Saturday, March 20, 2010

I promised book reviews

and my spam promises me a 'Massage from International Monetary Fund Unit London'. I guess the economic crisis is really calling for desperate measures.
Obligatory Monty Python reference: "And now, a massage from the Swedish Prime Minister."

Anyway, yes, I have been reading. Stacking up the recently-read, I saw that I had still managed to knock off a few books through the revision blitz, in part because I can't revise on my lunch hour or while waiting in lines. Add to that more intensive reading last week, and it makes a stack I'm at least not ashamed of.

The Cup of the World, by John Dickinson, Random House 2007. Phaedra, only child of the Warden of Trant, refuses all suitors, both for fear of dying in childbirth and for love of a man she has met only in dreams. When the king's son courts her, her dream-lover comes to take her away, and proves to be the mysterious and ill-famed lord of the province across the inland sea. Her elopement is the trigger for war, and she hardly knows who to trust, who will betray her, or who she must betray next.
Not an ordinary fantasy. The world setup is nothing unusual - a continent with an inland sea, ringed with provinces & city-states, unstable politics and a king holding on by the fingernails. But the rulers came in ships, and there were aboriginal people, so there's a conflict rarely examined. The hillmen (shades of Kipling perhaps?) have a mythology involving a Great Mother, quite different from the near-Christianity of Phaedra's people. Phaedra is not an entirely sympathetic character, somewhat cold and self-centred (also only 15 in the first chapter) but with an inner core of toughness and endurance. What really stands out is how much of the story is what happens at home while the battles and raids and treaties are happening elsewhere, and how much of the intrigue and discovery is Phaedra's story and coming of age.

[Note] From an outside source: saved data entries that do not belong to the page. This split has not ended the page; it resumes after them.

`src/rtl/gf_pow_engine.sv`:
```
// gf_pow_engine: per-lane GF(2^8) x^E by LSB-first square-and-multiply, one exponent bit per cycle.
// Latency 9 cycles accept->out_valid; with GF_POW_EARLY_EXIT_EN it stops once no exponent bits remain.
// Backpressure: result held in DONE until out_ready; in_ready only in IDLE.
module gf_pow_engine #(
    parameter int         LANES = 4,
    parameter logic [7:0] POLY  = 8'h1B
) (
    input  logic               clk,
    input  logic               rst,
    input  logic               in_valid,
    output logic               in_ready,
    input  logic [7:0]         in_exp,
    input  logic [8*LANES-1:0] in_data,
    output logic               out_valid,
    input  logic               out_ready,
    output logic [8*LANES-1:0] out_data,
    output logic               busy
);

    typedef enum logic [1:0] {IDLE, RUN, DONE} state_t;

    state_t     state, state_nx;
    logic [7:0] base_q  [LANES];
    logic [7:0] acc_q   [LANES];
    logic [7:0] base_sq [LANES];
    logic [7:0] acc_nx  [LANES];
    logic [7:0] exp_q;
    logic [3:0] cnt_q;
    logic       accept;
    logic       step;

    // MSB-first shift-and-add, reducing after every shift so no bit escapes the lane.
    function automatic logic [7:0] gf_mul(input logic [7:0] a, input logic [7:0] b);
        logic [7:0] p;
        p = 8'h00;
        for (int i = 7; i >= 0; i--) begin
            p = {p[6:0], 1'b0} ^ (p[7] ? POLY : 8'h00);
            if (b[i]) p = p ^ a;
        end
        return p;
    endfunction

    always_comb begin
        for (int i = 0; i < LANES; i++) begin
            base_sq[i] = gf_mul(base_q[i], base_q[i]);
            acc_nx[i]  = exp_q[0] ? gf_mul(acc_q[i], base_q[i]) : acc_q[i];
        end
    end

    always_comb begin
        state_nx  = state;
        in_ready  = 1'b0;
        out_valid = 1'b0;
        busy      = 1'b1;
        accept    = 1'b0;
        step      = 1'b0;
        case (state)
            IDLE: begin
                busy     = 1'b0;
                in_ready = 1'b1;
                if (in_valid) begin
                    accept = 1'b1;
`ifdef GF_POW_EARLY_EXIT_EN
                    state_nx = (in_exp == 8'h00) ? DONE : RUN;
`else
                    state_nx = RUN;
`endif
                end
            end
            RUN: begin
                step = 1'b1;
`ifdef GF_POW_EARLY_EXIT_EN
                if ((exp_q[7:1] == 7'd0) || (cnt_q == 4'd7)) state_nx = DONE;
`else
                if (cnt_q == 4'd7) state_nx = DONE;
`endif
            end
            DONE: begin
                out_valid = 1'b1;
                if (out_ready) state_nx = IDLE;
            end
            default: state_nx = IDLE;
        endcase
    end

    always_comb begin
        out_data = '0;
        if (state == DONE) begin
            for (int i = 0; i < LANES; i++) out_data[8*i +: 8] = acc_q[i];
        end
    end

    always_ff @(posedge clk or posedge rst) begin
        if (rst) begin
            state <= IDLE;
            exp_q <= 8'h00;
            cnt_q <= 4'd0;
            for (int i = 0; i < LANES; i++) begin
                base_q[i] <= 8'h00;
                acc_q[i]  <= 8'h00;
            end
        end else begin
            state <= state_nx;
            if (accept) begin
                exp_q <= in_exp;
                cnt_q <= 4'd0;
                for (int i = 0; i < LANES; i++) begin
                    base_q[i] <= in_data[8*i +: 8];
                    acc_q[i]  <= 8'h01;
                end
            end else if (step) begin
                exp_q <= {1'b0, exp_q[7:1]};
                cnt_q <= cnt_q + 4'd1;
                for (int i = 0; i < LANES; i++) begin
                    base_q[i] <= base_sq[i];
                    acc_q[i]  <= acc_nx[i];
                end
            end
        end
    end

endmodule
```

Thirteen Orphans, by Jane Lindskold, Tor 2008. I really like the premise of this - that when the first emperor of China 'burned the books and buried the scholars', he unknowingly created another world, the Lands of Smoke and Sacrifice, an alt-China. I admit to some disappointment that the story takes place in our world, where the characters' ancestors (the Thirteen Orphans) fled after dynastic overthrow in the Lands. Within a couple-three generations of assimilation, the descendants mostly believe the the history of how the Twelve protected the Thirteenth (true heir of the overthrown dynasty) and how they were exiled to be delusions or bedtime stories. But the Lands are once again in turmoil, and about to spill over into our world again.
Perhaps it is my increasing age, but I was more interested in the older characters, Pearl and Des (whose full name is the wonderful Desperate Lee, because of a birth certificate misunderstanding) than in the younger Brenda, discovering some unexpected powers as she takes on the role of the zodiac Rat. I was also made a bit uncomfortable by Brenda's nemesis from the Lands, a slinky sexpot who seems like a Dragon Lady in training - I really hope she's humanised in the sequels.

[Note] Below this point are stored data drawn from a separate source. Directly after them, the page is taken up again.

[config.mk]
export PLATFORM = sky130hd
export DESIGN_NAME = set_bit_serializer_flat
export DESIGN_NICKNAME = d
export VERILOG_FILES = /design/src/rtl/set_bit_serializer_if.sv /design/src/rtl/set_bit_serializer.sv /design/src/flat_wrapper.sv
export SDC_FILE = /design/constraint.sdc
export NUM_CORES = 1
export LEC_CHECK = 0
export ABC_AREA = 1
export ABC_CLOCK_PERIOD_IN_PS = 4550
export CAP_MARGIN = 30
export CORE_MARGIN = 2
export CORE_UTILIZATION = 40
export CTS_BUF_LIST = sky130_fd_sc_hd__clkbuf_4 sky130_fd_sc_hd__clkbuf_8
export CTS_CLUSTER_DIAMETER = 30
export DETAILED_ROUTE_END_ITERATION = 7
export HOLD_SLACK_MARGIN = 0.1
export PLACE_DENSITY = 0.8
export SLEW_MARGIN = 20
export SYNTH_ARGS = -nofsm -noshare
export SYNTH_HDL_FRONTEND = slang
export SYNTH_SLANG_ARGS = --single-unit
[constraint.sdc]
create_clock -name clk_i -period 4.55 [get_ports clk_i]
set_clock_uncertainty 0.05 [all_clocks]
set_input_delay 0.91 -clock clk_i [delete_from_list [all_inputs] [get_ports clk_i]]
set_output_delay 0.91 -clock clk_i [all_outputs]
set_load 0.02 [all_outputs]
[src/rtl/set_bit_serializer_if.sv]
// Handshake bundle for the set-bit serializer: word input channel and
// per-bit output beat channel. The serializer is the slave; the block that
// feeds words and consumes beats is the master.
interface set_bit_serializer_if #(
   parameter int DATA_W = 16,
   parameter int IDX_W  = $clog2(DATA_W)
);
   logic [DATA_W-1:0] data_i;
   logic              data_val_i;
   logic              data_ready_o;
   logic [DATA_W-1:0] bit_mask_o;
   logic [IDX_W-1:0]  bit_idx_o;
   logic              bit_last_o;
   logic              bit_empty_o;
   logic              bit_val_o;
   logic              bit_ready_i;

   modport master (
      output data_i, data_val_i, bit_ready_i,
      input  data_ready_o, bit_mask_o, bit_idx_o, bit_last_o, bit_empty_o, bit_val_o
   );

   modport slave (
      input  data_i, data_val_i, bit_ready_i,
      output data_ready_o, bit_mask_o, bit_idx_o, bit_last_o, bit_empty_o, bit_val_o
   );
endinterface

[src/rtl/set_bit_serializer.sv]
// Set-bit serializer: takes one word per handshake and walks its set bits in
// priority order, one beat per bit (mask + index), by repeatedly isolating
// the top-priority bit of a residual register and clearing it once emitted.
// An all-zero word produces a single empty beat.
module set_bit_serializer #(
   parameter int DATA_W    = 16,
   parameter bit MSB_FIRST = 1'b0,
   parameter int IDX_W     = $clog2(DATA_W)
) (
   input logic                  clk_i,
   input logic                  srst_i,
   set_bit_serializer_if.slave  bus
);

   typedef enum logic {
      IDLE,
      EMIT
   } state_t;

   localparam logic [DATA_W-1:0] ONE = {{(DATA_W-1){1'b0}}, 1'b1};

   state_t            state;
   state_t            state_next;
   logic [DATA_W-1:0] residual;
   logic [DATA_W-1:0] residual_next;
   logic              empty_q;
   logic              empty_next;

   logic [DATA_W-1:0] ordered;
   logic [DATA_W-1:0] lowest;
   logic [DATA_W-1:0] beat_mask;
   logic [IDX_W-1:0]  beat_idx;
   logic              beat_last;
   logic              beat_valid;
   logic              transfer;
   logic              accept;

   function automatic logic [DATA_W-1:0] reverse_bits(input logic [DATA_W-1:0] v);
      logic [DATA_W-1:0] r;
      for (int i = 0; i < DATA_W; i++) begin
         r[i] = v[DATA_W-1-i];
      end
      return r;
   endfunction

   // High-priority-first is handled by mirroring the residual, isolating its
   // lowest set bit with the two's-complement trick, and mirroring back.
   assign ordered   = MSB_FIRST ? reverse_bits(residual) : residual;
   assign lowest    = ordered & (~ordered + ONE);
   assign beat_mask = MSB_FIRST ? reverse_bits(lowest) : lowest;
   assign beat_last = (residual & ~beat_mask) == '0;

   // Binary index of the isolated one-hot bit; stays 0 for an empty residual.
   always_comb begin
      beat_idx = '0;
      for (int i = 0; i < DATA_W; i++) begin
         if (beat_mask[i]) begin
            beat_idx = IDX_W'(i);
         end
      end
   end

   assign beat_valid = (state == EMIT);
   assign transfer   = beat_valid && bus.bit_ready_i;
   assign accept     = bus.data_val_i && bus.data_ready_o;

   assign bus.bit_val_o    = beat_valid;
   assign bus.bit_mask_o   = beat_valid ? beat_mask : '0;
   assign bus.bit_idx_o    = beat_valid ? beat_idx : '0;
   assign bus.bit_last_o   = beat_valid && beat_last;
   assign bus.bit_empty_o  = beat_valid && empty_q;
   assign bus.data_ready_o = !srst_i && ((state == IDLE) || (transfer && beat_last));

   // Next state: a new word always wins (it can land on the same edge as the
   // previous word's last beat); otherwise a transferred beat is cleared from
   // the residual, and the last one returns the block to IDLE.
   always_comb begin
      state_next    = state;
      residual_next = residual;
      empty_next    = empty_q;
      if (accept) begin
         state_next    = EMIT;
         residual_next = bus.data_i;
         empty_next    = (bus.data_i == '0);
      end else if (transfer) begin
         if (beat_last) begin
            state_next    = IDLE;
            residual_next = '0;
            empty_next    = 1'b0;
         end else begin
            residual_next = residual & ~beat_mask;
         end
      end
   end

   // State, residual and empty-word flag registers; reset drops any word in flight.
   always_ff @(posedge clk_i) begin
      if (srst_i) begin
         state    <= IDLE;
         residual <= '0;
         empty_q  <= 1'b0;
      end else begin
         state    <= state_next;
         residual <= residual_next;
         empty_q  <= empty_next;
      end
   end

endmodule

[src/flat_wrapper.sv]
// flat-port wrapper written by rule: the top's interface ports become plain ports
module set_bit_serializer_flat 
#(
   parameter int DATA_W    = 16,
   parameter bit MSB_FIRST = 1'b0,
   parameter int IDX_W     = $clog2(DATA_W)
)
  (clk_i, srst_i, bus_data_i, bus_data_val_i, bus_bit_ready_i, bus_data_ready_o, bus_bit_mask_o, bus_bit_idx_o, bus_bit_last_o, bus_bit_empty_o, bus_bit_val_o);
  set_bit_serializer_if #(.DATA_W(DATA_W), .IDX_W(IDX_W)) bus_i ();
  input logic clk_i;
  input logic srst_i;
  input wire logic [$bits(bus_i.data_i)-1:0] bus_data_i;
  input wire logic [$bits(bus_i.data_val_i)-1:0] bus_data_val_i;
  input wire logic [$bits(bus_i.bit_ready_i)-1:0] bus_bit_ready_i;
  output wire logic [$bits(bus_i.data_ready_o)-1:0] bus_data_ready_o;
  output wire logic [$bits(bus_i.bit_mask_o)-1:0] bus_bit_mask_o;
  output wire logic [$bits(bus_i.bit_idx_o)-1:0] bus_bit_idx_o;
  output wire logic [$bits(bus_i.bit_last_o)-1:0] bus_bit_last_o;
  output wire logic [$bits(bus_i.bit_empty_o)-1:0] bus_bit_empty_o;
  output wire logic [$bits(bus_i.bit_val_o)-1:0] bus_bit_val_o;
  assign bus_i.data_i = bus_data_i;
  assign bus_i.data_val_i = bus_data_val_i;
  assign bus_i.bit_ready_i = bus_bit_ready_i;
  assign bus_data_ready_o = bus_i.data_ready_o;
  assign bus_bit_mask_o = bus_i.bit_mask_o;
  assign bus_bit_idx_o = bus_i.bit_idx_o;
  assign bus_bit_last_o = bus_i.bit_last_o;
  assign bus_bit_empty_o = bus_i.bit_empty_o;
  assign bus_bit_val_o = bus_i.bit_val_o;
  set_bit_serializer #(.DATA_W(DATA_W), .MSB_FIRST(MSB_FIRST), .IDX_W(IDX_W)) u_core (.clk_i(clk_i), .srst_i(srst_i), .bus(bus_i));
endmodule
* Yosys cells after proc, flatten, opt, wreduce, memory -nomap -nowiden
Index checks and enable logic that the tools add are counted. W data, S select, Z words.
Word-level totals: register bits 18, bits in latches 0, bits in writable memories 0, memory bits (read-only) 0, word-level logic and storage cells 46, memories 0
Cells by class: add/sub/neg operators 1, multiply operators 0, div/mod/pow operators 0, $lt $le $gt $ge 0, equal/unequal tests 0, shift-type cells 0, muxes and demuxes 24, bitwise operators 5, reductions and logical operators 13
Operator list (number):
- $mux W16 | 4
- $mux W4 | 9
- $and A16 B16 Y16 | 2
- $logic_not A16 Y1 | 2
- $not A16 Y16 | 2
- $add A16 B1 Y16 const B | 1
- $mux W3 | 4
- $logic_and A1 B1 Y1 | 6
- $mux W1 | 5
- $mux W2 | 2
- $reduce_bool A2 Y1 | 2
- $reduce_and A2 Y1 | 1
- $logic_not A1 Y1 | 1
- $logic_or A1 B1 Y1 | 1
- $not A1 Y1 | 1

* Longest topological paths before layout
depth after elaboration 19, depth in mapped cells 15, depth with buffers taken out 14

* Worst setup path after synthesis
OpenSTA, ideal clock, no wires.
kind input -> output, start input bus_bit_ready_i, end output bus_data_ready_o, arrival 1.755 ns, data required time 3.590 ns, setup slack 1.835 ns, stages on the path 4, buffers on the path 0, cells stage by stage nand2_1 inv_2 nand4_4 a21oi_1
Between the ends: word-level cells in the longest chain between the ends 4
Ends and longest elaborated chain:
- start, declared | line flat_wrapper.sv:14 | input wire logic [$bits(bus_i.bit_ready_i)-1:0] bus_bit_ready_i;
- $logic_and A1 B1 Y1 | line set_bit_serializer.sv:64 | assign transfer = beat_valid && bus.bit_ready_i;
- $logic_and A1 B1 Y1 | line set_bit_serializer.sv:72 | assign bus.data_ready_o = !srst_i && ((state == IDLE) || (transfer && beat_last));
- $logic_or A1 B1 Y1 | line set_bit_serializer.sv:72
- $logic_and A1 B1 Y1 | line set_bit_serializer.sv:72
- end, declared | line flat_wrapper.sv:15 | output wire logic [$bits(bus_i.data_ready_o)-1:0] bus_data_ready_o;
No other way between the ends.

* Worst setup path in the final report
Ends and elaborated chain as after synthesis.

==> flow_metrics.tcl <==
set metrics [dict create \
    diodes 0 \
    grt_start_max_net_pins 34 \
    fmax_mhz 272 \
    cts_buffers 3 \
    status "complete, no violations" \
    portBuffers 43 \
    cp_slowest_cell "clkdlybuf4s50_1" \
    fp.dieH_um 69.4 \
    wl_um 4370 \
    gr-total-overflow 0 \
    synth_warnings 0 \
    clkSinkCount 18 \
    hold_viol 0 \
    critical_path_required_ps 3590 \
    worst-r2r-setup-slack_ps 2190 \
    powerDensity_nw_per_um2 237 \
    die_area_sq_um 4820 \
    grt_pass1_vias 1734 \
    crit_family "buffers and inverters" \
    ys_seq_area_share_pct 21.1 \
    cp_cell_sequence "clkdlybuf4s50_1, nand2_1, inv_2, nand4_4, a21oi_1, clkdlybuf4s50_1" \
    cp-start-kind "input pin" \
    fillers 438 \
    avgRoutedWirePerCell_um 11.8 \
    grt_use_total_pct 18.6 \
    vias 1915 \
    max-slew-margin-rel_pct 58.6 \
    core_sq_um 4060 \
    min_period_ps 3680 \
    synth_edf_count 0 \
    grt_setup_unrepaired "false" \
    tightestPinTransition_ps 619 \
    routabilityCongestion 0.856 \
    area_growth_pct 27.6 \
    p_leak_uw 0.000946 \
    multiInputGateArea_sq_um 1130 \
    syn_inst 288 \
    nets 343 \
    start_util_pct 42.2 \
    clock_latency_ps 260 \
    finalNonFillerCells 371 \
    ios 44 \
    place_hpwl_um 3460 \
    dp_worst_setup_slack_ps 877 \
    ant_nets 0 \
    antenna_found_initial 0 \
    combinationalPowerShare_pct 42.0 \
    power_switching_uw 208 \
    async_flop_share_pct 0 \
    ys_seq_elements 18 \
    fin_setup_tns_ps 0 \
    cts_tree "built" \
    fin_crit_sh_pct 81.0 \
    dp.cells 368 \
    netlist_area_sq_um 1710 \
    setup_viol 0 \
    ff_latch_area_sq_um 360 \
    drt_iter0_markers 143 \
    maxCapViolations 0 \
    clock_path_buffers 2 \
    synth_cell_types 30 \
    synth_nets 308 \
    path_buf_inv 3 \
    ir_worst_vdd_mv 0.103 \
    end_kind "primary output" \
    ctsHtreeMaxLevel 1 \
    path_class "in2out" \
    fp.dieW_um 69.4 \
    cp_max_fo 14 \
    cts_hold_buf 0 \
    maxSlewViolCount 0 \
    synth-main-ff-cell "dfxtp_1" \
    via_per_inst 5.16 \
    report.power.total_uw 518 \
    rows 23 \
    drt_pre_antenna_iters 4 \
    arrival_ps 2720 \
    grt_pass1_wl_um 7600 \
    root_buffer "clkbuf_8" \
    p_sw_share_pct 40.1 \
    p_int_uw 310 \
    avgSynthCellArea_sq_um 5.94 \
    clkPwrFrac_pct 21.4 \
    seq_power_share_pct 36.6 \
    final_layout_size_suffix_gt1_share_pct 10.9 \
    setup_ws_ps 867 \
    cts_resized 0 \
    max_stage_delay_ps 660 \
    post_cts_buffers 0 \
    path_clk_slew_ps 60 \
    min_path_type "reg2reg" \
    crit_top_cell "clkdlybuf4s50_1" \
    drc_errors 0 \
]
-- through the flow --
stage | cell area [sq um] | hold WS, ps | util (%)
final | 2180 | 493 | 53.8
after global placement | 2140 | 468 | 52.8
after detailed placement | 2140 | 477 | 52.8
after global routing | 2180 | 510 | 53.8
after floorplan | 1710 | 438 | -
after CTS | 2180 | 486 | 53.8
-- routing by layer --
layer	track usage, %	up-vias	share of wire, %
li1	-	1023	-
met1	26.2	820	49
met3	2.03	4	6.5
met4	5.66	0	0.64
met5	0	-	0
met2	29.9	68	44
-- synthesized netlist by cell type, drive strengths merged, types with 3 or more instances --
cell type / instances / area [sq um]
nor4: 5 / 31.3
nor2: 39 / 214
nand4: 18 / 128
clkbuf: 10 / 37.5
nand3: 40 / 213
dfxtp: 18 / 360
a21oi: 22 / 133
inv: 37 / 139
nor3: 6 / 30.0
nand2: 79 / 329
o21ai: 3 / 15.0
buf: 5 / 40.0
-- flip-flops by register name, indices dropped and copies added, names as in the netlist --
signal / flops
u_core.empty_q: 1
u_core.bus.bit_val_o: 1
u_core.ordered: 16
-- power by group through the flow --
| stage | clock network, uW | logic, uW | registers (uW) |
|---|---|---|---|
| finish | 111 | 218 | 190 |
| detailed placement | 0 | 216 | 193 |
| CTS | 114 | 217 | 189 |
| global route | 120 | 244 | 192 |
| floorplan | 0 | 164 | 186 |
| global placement | 0 | 213 | 192 |
-- final cells by class --
type	instances	area share [%]
Sequential cell	18	16.5
Multi-Input combinational cell	218	52.0
Inverter	37	6.36
Timing Repair Buffer	45	20.4
Tap cell	50	2.87
Clock buffer	3	1.89
-- kinds of logic (layout without fill, tap and decap cells) --
kind of cell    Yosys count  in the layout  synth area share [%]
compound gates           29             29                  10.3
simple gates            189            189                  56.0
buf+inv                  52             85                  12.6
flops                    18             18                  21.1
-- worst reg2reg max path, cell delays in order, from the launching register on --
cell and delay [ps]:
dfxtp_1 440, nor2_8 180, nand2_4 120, nor2_2 140, nand2_2 100, nand2_1 80
nand2_2 70, nor2_4 120, nand4_4 130, nand2_4 190, nand3_4 310, nand2_1 150
nand2_1 60, a21oi_1 140
-- placed cells by master, fill, tap and decap left out, types with 2 or more instances in the layout --
master           Yosys  final
nor2_8               2      2
buf_4                1      2
nor4_1               5      5
a21oi_2              6      6
nand3_1             39     39
a21oi_1             16     16
nand2_2              4      4
o21ai_0              2      2
inv_2                4      4
nor3_1               6      6
inv_1               33     33
nor2_1              29     29
nand2_1             72     72
nand2_4              3      3
clkbuf_8             0      3
nand4_1             17     17
dfxtp_1             18     18
clkdlybuf4s50_1      0     43
nor2_4               3      3
nor2_2               5      5
-- final timing paths --
path | start | endpoint | cells after the start
max | bus_bit_ready_i | bus_data_ready_o | 6
min | u_core.ordered[10] | u_core.ordered[10] | 2
max reg2reg | u_core.ordered[0] | u_core.ordered[6] | 13
min reg2reg | u_core.ordered[10] | u_core.ordered[10] | 2
Power figures use the tool's default switching activity.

I tell you, it's hard to read big thick books when coming off a revision high. My cutting goggles are still on, and I keep asking 'does this scene need to be here?'

Which brings me to The Apocalypse Door, by James D. Macdonald, Tor 2009. In which there may not even be a superfluous syllable, let alone scene. This moves at a dead run, with black humour gasped out here and there. Not what you'd read for lyrical description or introspective character development--the main character does have a crisis of faith, but he has to keep running while he has it. It's great fun, but I wouldn't describe it as a romp, because there's an edge of seriousness throughout, not so much because of the threatened apocalypse (which is almost a staple of urban fantasy: Buffy stalled it at least once a month) as the questions of faith and purpose that move the characters.
I also read The Confessions of Peter Crossman, ordered from Lulu.com, three stories of the Knight Templar special agent and his rival and occasional sidekick, Sister Mary Magdalene, leather-clad assassin and Bride of Christ. A nice warm-up for the Apocalypse Door.

Oh, and I wrangled around with pdf and jpgs and put together my three alt-Europe 3-day novellas to make a single volume on Lulu. Not public, but so I can have a convenient hard copy. After I've seen my first copy and discovered whether the cover or anything needs fixing, I can share the url for private ordering, which is $8 US for pbk, or free download.
I titled it Threefold, in case anyone wondered.

4 comments:

Terri-Lynne said...

Cup of the World is on my TBR pile. I'm bringing it with me to Myrtle Beach in a few weeks. I'm looking forward to it.

(Today's word--limbart. Is this what happens when Bart does aerobics?)

batgirl said...

I'll be interested to hear what you think of it.

Or when Bart is undecided about things?

Dave said...

Huh. This is the first I'd heard of Confessions of Peter Crossman...I might have to check that out at some point! Thanks!

batgirl said...

You're welcome, Dave - it was part of Jim's sig at AW for a while, and I happened to spot it.